[BioC] choosing explanatory variables for linear model in limma

Thu Sep 3 02:35:23 CEST 2009

Dear list members,

short version of my question: 
How can I determine, whether it improves the model quality of a linear
model (in limma), when I introduce additional explanatory variables? Is
there an equivalent to feature selection (as in machine learning) for
choosing the explanatory variables?

The complete story: 
We analyse a dataset of about ninety single channel microarray chips and
we want to search for differentially expressed genes and enriched gene
sets. The chips are annotated with information (at least 20 factors,
could be extended to 50) like the organ from which the RNA was
extracted, the experimenter that did the lab work, the labelling kit she
used and a huge amount of features describing e.g. the genotype of the
individual or different aspects of the disease.
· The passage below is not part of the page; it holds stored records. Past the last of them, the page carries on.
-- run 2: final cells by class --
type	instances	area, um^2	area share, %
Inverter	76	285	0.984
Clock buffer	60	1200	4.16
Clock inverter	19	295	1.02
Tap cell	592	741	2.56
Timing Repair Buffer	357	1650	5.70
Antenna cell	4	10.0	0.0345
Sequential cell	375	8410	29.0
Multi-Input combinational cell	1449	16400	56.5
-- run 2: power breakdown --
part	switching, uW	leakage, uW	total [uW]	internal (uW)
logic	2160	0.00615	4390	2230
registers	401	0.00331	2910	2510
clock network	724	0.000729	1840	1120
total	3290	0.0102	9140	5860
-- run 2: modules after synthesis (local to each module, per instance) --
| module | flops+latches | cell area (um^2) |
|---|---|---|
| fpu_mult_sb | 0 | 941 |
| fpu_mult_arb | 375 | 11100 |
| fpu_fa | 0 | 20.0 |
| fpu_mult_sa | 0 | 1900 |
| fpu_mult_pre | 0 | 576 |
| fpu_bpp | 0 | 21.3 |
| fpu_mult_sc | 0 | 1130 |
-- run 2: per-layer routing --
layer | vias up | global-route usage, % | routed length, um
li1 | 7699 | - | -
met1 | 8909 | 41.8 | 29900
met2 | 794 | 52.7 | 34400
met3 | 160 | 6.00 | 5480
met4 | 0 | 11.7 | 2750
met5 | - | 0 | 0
We would like to build one linear model (resp. one design matrix) with
all of the factors of interest mentioned above as explanatory variables
in order to test various contrasts. Of course, we have to include all
the variables that we possibly want to test in the linear model. But
what about the ``technical'' factors like the ``labelling kit'' that was
used? One never might want to test a contrast using this explanatory
variable, however the net chip intensity could be influenced by a
technical factor like this. So how can I determine, if it makes sense to
include this variable? 

I am using the standard procedure as described in the limma guide: 
 designMatrix <- model.matrix(~0 + var1 + var2, data=someTable)
 fitBoth <- lmFit(eset, designMatrix)
where var1 and var2 are variables like ``diseaseOutcome'' and
``labellingKit''. 

We thought, that maybe an anova table could help us here, showing us the
influences of var1 and var2. As far as I read
(e.g. http://data.princeton.edu/R/linearModels.html) the anvoa function
can be simply applied to a lm object or can be used to compare two lm
instances. Of course, in that case it is only applied to one linear model
and not one per gene as in the limma setting. 
So, if I try anova for one or two limma fit objects (MArrayLM), R
complains that there is no applicable method and other anova variants
(like anova.lm) do not work neither. This holds as well, when I want to
do an anova for just one extracted linear model for one gene
(like anova(lmFit[1,])).

Our ultimo ratio so far is, to build a design matrix with and another
one without a certain explanatory variable. Then we would determine the
top DEGs and compare for each DEG their fitted linear models in an anova
table. Finally we could check for how many of the top DEGs the
additional variable would make a difference.  
However, this does not seem to be the golden path...or are we completely
on the wrong track?

-- 
Best regards,
Andre J. Aberer